若い頃の私は「学ぶこと」に強い憧れを抱いていた。各宗派の勉強会や、新興宗教団体の集まりにも積極的に足を運び、毎日のように通った時期もある。仕事を終え、そのまま夜の勉強会へ向かい、帰宅は深夜になることも珍しくなかった。
当時は「多くを知ること」が、仏道を深めることだと思っていたのである。
しかし、長年さまざまな教えに触れてきて、ある時ふと気づかされた。
大切なのは、どれだけ学んだかではない。その学びによって、自分がどれだけ変わったかなのだ。

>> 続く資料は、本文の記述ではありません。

This is an optimization exercise on Yosys and OpenROAD, whose aim is small area and a short achievable clock period, not a production implementation.
The RTL was checked by simulation tests, not by an equivalence proof against the original design.

==> run a <==
==> flow/design.v <==
module vDFFE(clk,en,D,Q);
  parameter n=1;
  input clk, en;
  input [n-1:0] D;
  output [n-1:0] Q;
  reg [n-1:0] Q;
  always @(posedge clk)
    if (en) Q <= D;
endmodule
module regfile(data_in,writenum,write,readnum,clk,data_out);
  input [15:0] data_in;
  input [2:0] writenum, readnum;
  input write, clk;
  output [15:0] data_out;
  reg [15:0] R [0:7];
  always_ff @(posedge clk)
    if (write) R[writenum] <= data_in;
  assign data_out = R[readnum];
endmodule
module shifter(in,shift,sout);
  input [15:0] in;
  input [1:0] shift;
  output reg [15:0] sout;
  always @* begin
    case (shift)
      2'b00: sout = in;
      2'b01: sout = {in[14:0], 1'b0};
      2'b10: sout = {1'b0, in[15:1]};
      default: sout = {in[15], in[15:1]};
    endcase
  end
endmodule
module ALU(Ain,Bin,ALUop,out,Z);
  input [15:0] Ain, Bin;
  input [1:0] ALUop;
  output reg [15:0] out;
  output reg Z;
  wire [15:0] x = Ain ^ Bin;
  wire zadd = ~|(x ^ {Ain[14:0] | Bin[14:0], 1'b0});
  wire zsub = ~|x;
  wire zand = ~|(Ain & Bin);
  wire znot = &Bin;
  always @* begin
    case (ALUop)
      2'b00: out = Ain + Bin;
      2'b01: out = Ain - Bin;
      2'b10: out = Ain & Bin;
      default: out = ~Bin;
    endcase
    case (ALUop)
      2'b00: Z = zadd;
      2'b01: Z = zsub;
      2'b10: Z = zand;
      default: Z = znot;
    endcase
  end
endmodule
module datapath(write, vsel, loada, loadb, asel, bsel, loadc, loads, datapath_in,
		 clk, readnum, writenum, shift, ALUop, Z_out, datapath_out);
  input [15:0] datapath_in;
  input clk, write, vsel, loada, loadb, asel, bsel, loadc, loads;
  input [2:0] writenum, readnum;
  input [1:0] shift, ALUop;
  output [15:0] datapath_out;
  output Z_out;
  wire [15:0] data_in, data_out, A_out, B_out, sout, Ain, Bin, ALU_out;
  wire Z;
  assign data_in = vsel ? datapath_in : datapath_out;
  regfile REGFILE (.data_in(data_in), .writenum(writenum), .write(write),
                   .readnum(readnum), .clk(clk), .data_out(data_out));
  vDFFE #(16) A (.clk(clk), .en(loada), .D(data_out), .Q(A_out));
  vDFFE #(16) B (.clk(clk), .en(loadb), .D(data_out), .Q(B_out));
  vDFFE #(16) C (.clk(clk), .en(loadc), .D(ALU_out), .Q(datapath_out));
  vDFFE status (.clk(clk), .en(loads), .D(Z), .Q(Z_out));
  shifter shifter (.in(B_out), .shift(shift), .sout(sout));
  assign Ain = asel ? 16'b0 : A_out;
  assign Bin = bsel ? {11'b0, datapath_in[4:0]} : sout;
  ALU calculator (.Ain(Ain), .Bin(Bin), .ALUop(ALUop), .out(ALU_out), .Z(Z));
endmodule
==> flow/run.sh <==
#!/bin/bash
# synth_recipe.tcl (not shown) runs the flow's synth.tcl, then flattens the netlist and writes it again
# the make line also repeats each setting of config.mk as NAME=value (left out here)
make -C /OpenROAD-flow-scripts/flow DESIGN_CONFIG=/design/flow/config.mk WORK_HOME=/design/flow/orfs CLKGATE_MAP_FILE= SYNTH_SCRIPT=/design/flow/synth_recipe.tcl finish
==> flow/config.mk <==
export PLATFORM = sky130hd
export DESIGN_NAME = datapath
export DESIGN_NICKNAME = datapath
export VERILOG_FILES = /design/flow/design.v
export SDC_FILE = /design/flow/constraint.sdc
export NUM_CORES = 4
export LEC_CHECK = 0
export CAP_MARGIN = 20
export CORE_MARGIN = 2
export CORE_UTILIZATION = 40
export SLEW_MARGIN = 20
==> flow/constraint.sdc <==
create_clock -name core_clock -period 5.5 [get_ports {clk}]
set_input_delay 1.1000 -clock core_clock [delete_from_list [all_inputs] [get_ports {clk}]]
set_output_delay 1.1000 -clock core_clock [all_outputs]
set_load 0.01 [all_outputs]
==> run b: changes against run a <==
==> flow/design.v, changed modules only <==
module regfile(data_in,writenum,write,readnum,clk,data_out);
  input [15:0] data_in;
  input [2:0] writenum, readnum;
  input write, clk;
  output [15:0] data_out;
  reg [15:0] R [0:7];
  always_ff @(posedge clk)
    if (write) R[writenum] <= data_in;
  wire [7:0] rsel = 8'b1 << readnum;
  wire [15:0] r01 = (R[0] & {16{rsel[0]}}) | (R[1] & {16{rsel[1]}});
  wire [15:0] r23 = (R[2] & {16{rsel[2]}}) | (R[3] & {16{rsel[3]}});
  wire [15:0] r45 = (R[4] & {16{rsel[4]}}) | (R[5] & {16{rsel[5]}});
  wire [15:0] r67 = (R[6] & {16{rsel[6]}}) | (R[7] & {16{rsel[7]}});
  assign data_out = (r01 | r23) | (r45 | r67);
endmodule
module shifter(in,shift,sout);
  input [15:0] in;
  input [1:0] shift;
  output [15:0] sout;
  wire pass  = ~shift[1] & ~shift[0];
  wire left  = ~shift[1] &  shift[0];
  wire right =  shift[1];
  wire keep  =  shift[1] &  shift[0];
  assign sout = ({16{pass}} & in)
              | ({16{left}} & {in[14:0], 1'b0})
              | ({16{right}} & {1'b0, in[15:1]})
              | {keep & in[15], 15'b0};
endmodule
module ALU(Ain,Bin,ALUop,out,Z);
  input [15:0] Ain, Bin;
  input [1:0] ALUop;
  output [15:0] out;
  output Z;
  wire arith = ~ALUop[1];
  wire sub   = ~ALUop[1] & ALUop[0];
  wire add   = ~ALUop[1] & ~ALUop[0];
  wire [15:0] a = Ain ^ {16{sub}};
  wire [15:0] p = a ^ Bin;
  wire [15:0] g = a & Bin & {16{arith}};
  wire [15:0] t = arith ? (p ^ {16{sub}}) : (ALUop[0] ? ~Bin : (Ain & Bin));
  wire g1_1 = g[1] | (p[1] & g[0]);
  wire g1_3 = g[3] | (p[3] & g[2]);
  wire p1_3 = p[3] & p[2];
  wire g1_5 = g[5] | (p[5] & g[4]);
  wire p1_5 = p[5] & p[4];
  wire g1_7 = g[7] | (p[7] & g[6]);
  wire p1_7 = p[7] & p[6];
  wire g1_9 = g[9] | (p[9] & g[8]);
  wire p1_9 = p[9] & p[8];
  wire g1_11 = g[11] | (p[11] & g[10]);
  wire p1_11 = p[11] & p[10];
  wire g1_13 = g[13] | (p[13] & g[12]);
  wire p1_13 = p[13] & p[12];
  wire g1_15 = g[15] | (p[15] & g[14]);
  wire p1_15 = p[15] & p[14];
  wire g2_2 = g[2] | (p[2] & g1_1);
  wire g2_3 = g1_3 | (p1_3 & g1_1);
  wire g2_6 = g[6] | (p[6] & g1_5);
  wire p2_6 = p[6] & p1_5;
  wire g2_7 = g1_7 | (p1_7 & g1_5);
  wire p2_7 = p1_7 & p1_5;
  wire g2_10 = g[10] | (p[10] & g1_9);
  wire p2_10 = p[10] & p1_9;
  wire g2_11 = g1_11 | (p1_11 & g1_9);
  wire p2_11 = p1_11 & p1_9;
  wire g2_14 = g[14] | (p[14] & g1_13);
  wire p2_14 = p[14] & p1_13;
  wire g2_15 = g1_15 | (p1_15 & g1_13);
  wire p2_15 = p1_15 & p1_13;
  wire g3_4 = g[4] | (p[4] & g2_3);
  wire g3_5 = g1_5 | (p1_5 & g2_3);
  wire g3_6 = g2_6 | (p2_6 & g2_3);
  wire g3_7 = g2_7 | (p2_7 & g2_3);
  wire g3_12 = g[12] | (p[12] & g2_11);
  wire p3_12 = p[12] & p2_11;
  wire g3_13 = g1_13 | (p1_13 & g2_11);
  wire p3_13 = p1_13 & p2_11;
  wire g3_14 = g2_14 | (p2_14 & g2_11);
  wire p3_14 = p2_14 & p2_11;
  wire g3_15 = g2_15 | (p2_15 & g2_11);
  wire p3_15 = p2_15 & p2_11;
  wire g4_8 = g[8] | (p[8] & g3_7);
  wire g4_9 = g1_9 | (p1_9 & g3_7);
  wire g4_10 = g2_10 | (p2_10 & g3_7);
  wire g4_11 = g2_11 | (p2_11 & g3_7);
  wire g4_12 = g3_12 | (p3_12 & g3_7);
  wire g4_13 = g3_13 | (p3_13 & g3_7);
  wire g4_14 = g3_14 | (p3_14 & g3_7);
  wire g4_15 = g3_15 | (p3_15 & g3_7);
  wire [15:0] c = {g4_14, g4_13, g4_12, g4_11, g4_10, g4_9, g4_8, g3_7, g3_6, g3_5, g3_4, g2_3, g2_2, g1_1, g[0], 1'b0};
  assign out = t ^ c;
  wire [15:0] k = {(a[14:0] | Bin[14:0]) & {15{add}}, 1'b0};
  assign Z = ~|(t ^ k);
endmodule
module datapath(write, vsel, loada, loadb, asel, bsel, loadc, loads, datapath_in,
		 clk, readnum, writenum, shift, ALUop, Z_out, datapath_out);
  input [15:0] datapath_in;
  input clk, write, vsel, loada, loadb, asel, bsel, loadc, loads;
  input [2:0] writenum, readnum;
  input [1:0] shift, ALUop;
  output [15:0] datapath_out;
  output Z_out;
  wire [15:0] data_in, data_out, A_out, B_out, sout, Ain, Bin, ALU_out;
  wire Z;
  assign data_in = vsel ? datapath_in : datapath_out;
  regfile REGFILE (.data_in(data_in), .writenum(writenum), .write(write),
                   .readnum(readnum), .clk(clk), .data_out(data_out));
  vDFFE #(16) A (.clk(clk), .en(loada), .D(data_out), .Q(A_out));
  vDFFE #(16) B (.clk(clk), .en(loadb), .D(data_out), .Q(B_out));
  vDFFE #(16) C (.clk(clk), .en(loadc), .D(ALU_out), .Q(datapath_out));
  vDFFE status (.clk(clk), .en(loads), .D(Z), .Q(Z_out));
  shifter shifter (.in(B_out), .shift(shift), .sout(sout));
  assign Ain = asel ? 16'b0 : A_out;
  assign Bin = ({16{~bsel}} & sout) | ({16{bsel}} & {11'b0, datapath_in[4:0]});
  ALU calculator (.Ain(Ain), .Bin(Bin), .ALUop(ALUop), .out(ALU_out), .Z(Z));
endmodule
==> flow/flow/run.sh (new file) <==
#!/bin/bash
# Own layout flow: the standard ORFS flow (standard.sh, with its synthesis script)
# with these changes layered on top of the standard flow's config.mk:
#  - port buffers are plain buf_2 cells instead of the delay cells
#    buffer_ports picks by default,
#  - CTS builds the clock tree from clkbuf_8 cells and adds no dummy loads,
#  - synthesis maps no half/full adder cells (ha/fa are added to the
#    don't-use list, so the adders stay plain gates for abc),
set -euo pipefail
W=$(pwd)
cat > "$W/own_config.mk" <<EOF
include $W/config.mk
export BUFFER_PORTS_ARGS = -buffer_cell sky130_fd_sc_hd__buf_2
export DONT_USE_CELLS = sky130_fd_sc_hd__ha_1 sky130_fd_sc_hd__ha_2 sky130_fd_sc_hd__ha_4 sky130_fd_sc_hd__fa_1 sky130_fd_sc_hd__fa_2 sky130_fd_sc_hd__fa_4
export CTS_ARGS = -sink_clustering_enable -repair_clock_nets -dont_use_dummy_load -buf_list sky130_fd_sc_hd__clkbuf_8
EOF
sed "s#DESIGN_CONFIG=[^ ]*#DESIGN_CONFIG=$W/own_config.mk#" standard.sh > own_standard.sh
bash own_standard.sh > "$W/flow_make.log" 2>&1
==> flow/standard.sh (new file) <==
#!/bin/bash
# synth_recipe.tcl (not shown) runs the flow's synth.tcl, then flattens the netlist and writes it again
# the make line also repeats each setting of config.mk as NAME=value (left out here)
make -C /OpenROAD-flow-scripts/flow DESIGN_CONFIG=/design/flow/config.mk WORK_HOME=/design/flow/orfs CLKGATE_MAP_FILE= SYNTH_SCRIPT=/design/flow/synth_recipe.tcl "${@:-finish}"
Settings changed: ABC_AREA set to 1, CORE_UTILIZATION 40 to 60, PLACE_DENSITY set to 0.8, SETUP_SLACK_MARGIN set to 3.0.
removed: flow/run.sh
==> comparison <==
Of run a and run b, run b has the higher clock skew (gap 0.0058 ns). Against run b, the global-route usage of run a is lower by 6.8 points. In run b the via count is higher than in run a, by about 10%. Run b passed the timing, design-rule and antenna checks. Run a finished with timing, DRC and antenna clean. Of run a and run b, run b has the higher fmax (gap about 50%, measured against run b). Flip-flop and latch count is the same in run a and run b.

どれほど難しい経典を読み、深い教義を語れたとしても、怒りや嫉妬、見栄や慢心に振り回されているなら、その学びはまだ頭の中だけで終わっている。仏教は本来、「知識」を増やすためのものではなく「生き方」を変えるためのものなのだと思う。
ある宗祖はこう語っている。
「魚の卵から稚魚になる数は多いが、成魚となるものは少ない。菴羅樹の花は多く咲くが、果実になるのは少ない。人間も同様で、仏道を求める心を起こす者は多いが、どこまでも真実の仏道を求め続ける者は少ない」
まさにその通りである。
信仰を語る人は多い。勉強会に通う人も多い。だが、その教えを日々の暮らしにまで落とし込み、実践し続ける人は少ない。
勉強会の最中は、皆とても立派に見える。優しい言葉を使い、反省を語り、慈悲を口にする。しかし、会が終わり、本を閉じた瞬間に、また元の自分へ戻ってしまうことがある。

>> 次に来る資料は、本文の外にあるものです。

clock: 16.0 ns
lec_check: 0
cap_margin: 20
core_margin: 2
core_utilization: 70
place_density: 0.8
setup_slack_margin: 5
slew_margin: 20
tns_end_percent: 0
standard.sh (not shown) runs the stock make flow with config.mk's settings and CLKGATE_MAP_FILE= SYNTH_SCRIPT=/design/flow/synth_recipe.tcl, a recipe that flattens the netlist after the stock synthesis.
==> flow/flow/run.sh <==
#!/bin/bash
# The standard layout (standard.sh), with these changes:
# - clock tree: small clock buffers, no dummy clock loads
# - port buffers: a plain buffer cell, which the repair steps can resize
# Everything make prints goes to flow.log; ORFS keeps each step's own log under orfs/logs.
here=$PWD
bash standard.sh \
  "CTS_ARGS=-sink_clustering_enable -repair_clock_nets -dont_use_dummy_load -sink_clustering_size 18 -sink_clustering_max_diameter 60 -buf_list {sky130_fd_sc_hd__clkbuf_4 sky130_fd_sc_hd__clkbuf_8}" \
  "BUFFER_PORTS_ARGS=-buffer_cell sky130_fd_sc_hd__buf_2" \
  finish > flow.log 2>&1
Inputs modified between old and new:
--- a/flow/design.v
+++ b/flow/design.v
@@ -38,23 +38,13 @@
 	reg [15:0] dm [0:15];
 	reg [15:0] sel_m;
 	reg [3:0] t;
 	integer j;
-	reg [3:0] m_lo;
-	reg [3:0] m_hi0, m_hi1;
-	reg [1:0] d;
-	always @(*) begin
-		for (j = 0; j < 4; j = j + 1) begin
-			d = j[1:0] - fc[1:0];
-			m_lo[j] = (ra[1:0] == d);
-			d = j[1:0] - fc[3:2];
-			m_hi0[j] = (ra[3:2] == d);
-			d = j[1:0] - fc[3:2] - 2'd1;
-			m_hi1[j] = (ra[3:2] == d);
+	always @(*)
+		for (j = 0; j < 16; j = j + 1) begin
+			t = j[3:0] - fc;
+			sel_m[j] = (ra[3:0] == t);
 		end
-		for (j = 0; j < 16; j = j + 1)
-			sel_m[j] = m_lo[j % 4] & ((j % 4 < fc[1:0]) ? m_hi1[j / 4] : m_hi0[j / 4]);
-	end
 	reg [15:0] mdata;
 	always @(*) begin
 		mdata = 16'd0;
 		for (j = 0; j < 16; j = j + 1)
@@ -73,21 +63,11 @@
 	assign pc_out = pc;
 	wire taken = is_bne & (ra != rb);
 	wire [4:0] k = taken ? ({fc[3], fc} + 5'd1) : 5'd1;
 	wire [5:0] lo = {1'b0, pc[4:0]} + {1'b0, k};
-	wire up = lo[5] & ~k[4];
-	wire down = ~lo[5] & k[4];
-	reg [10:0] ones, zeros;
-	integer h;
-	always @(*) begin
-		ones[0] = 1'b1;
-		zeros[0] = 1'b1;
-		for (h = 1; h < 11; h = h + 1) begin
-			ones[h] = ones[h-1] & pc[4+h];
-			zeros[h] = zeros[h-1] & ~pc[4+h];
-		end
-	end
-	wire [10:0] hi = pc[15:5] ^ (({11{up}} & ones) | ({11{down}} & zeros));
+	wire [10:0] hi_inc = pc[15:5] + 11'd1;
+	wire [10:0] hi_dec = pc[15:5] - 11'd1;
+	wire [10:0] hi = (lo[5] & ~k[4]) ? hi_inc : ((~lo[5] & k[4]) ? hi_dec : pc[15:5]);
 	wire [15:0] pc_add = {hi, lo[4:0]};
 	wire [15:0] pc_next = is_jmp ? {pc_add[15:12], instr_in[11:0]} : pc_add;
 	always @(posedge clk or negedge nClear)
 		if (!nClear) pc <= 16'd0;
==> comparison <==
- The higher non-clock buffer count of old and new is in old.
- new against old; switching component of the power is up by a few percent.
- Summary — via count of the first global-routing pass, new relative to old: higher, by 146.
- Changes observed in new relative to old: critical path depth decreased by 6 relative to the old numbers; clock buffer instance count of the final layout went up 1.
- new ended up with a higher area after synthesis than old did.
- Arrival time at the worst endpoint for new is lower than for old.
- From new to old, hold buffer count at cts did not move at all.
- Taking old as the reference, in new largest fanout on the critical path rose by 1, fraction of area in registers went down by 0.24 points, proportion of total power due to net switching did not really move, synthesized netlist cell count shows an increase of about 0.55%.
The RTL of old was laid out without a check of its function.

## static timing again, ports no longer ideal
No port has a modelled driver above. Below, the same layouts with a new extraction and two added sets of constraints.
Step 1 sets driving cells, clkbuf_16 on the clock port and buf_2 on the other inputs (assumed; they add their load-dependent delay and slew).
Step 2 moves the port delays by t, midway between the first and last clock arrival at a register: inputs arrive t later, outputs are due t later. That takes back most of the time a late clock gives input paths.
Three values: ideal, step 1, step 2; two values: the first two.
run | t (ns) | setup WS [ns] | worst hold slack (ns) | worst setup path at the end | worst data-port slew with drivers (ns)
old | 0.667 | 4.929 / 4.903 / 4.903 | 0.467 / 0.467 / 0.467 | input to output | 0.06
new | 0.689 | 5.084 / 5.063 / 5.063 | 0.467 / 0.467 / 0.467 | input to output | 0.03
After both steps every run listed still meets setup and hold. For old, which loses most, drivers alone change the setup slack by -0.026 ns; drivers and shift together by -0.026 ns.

それは決して他人事ではない。私自身もまた、その繰り返しの中を生きてきた。
だからこそ最近は「何を学んだか」よりも「今日の自分は昨日より少しでも優しくなれたか」を大切にしたいと思うようになった。
仏道とは、特別な場所にあるものではない。毎日の言葉遣いであり、人への接し方であり、怒りを抑える一瞬の努力であり、誰にも見えないところでの振る舞いなのだと思う。
学問としての仏教も大切である。だが、本当に価値があるのは、学んだ教えがその人の人生に滲み出ているかどうかではないだろうか。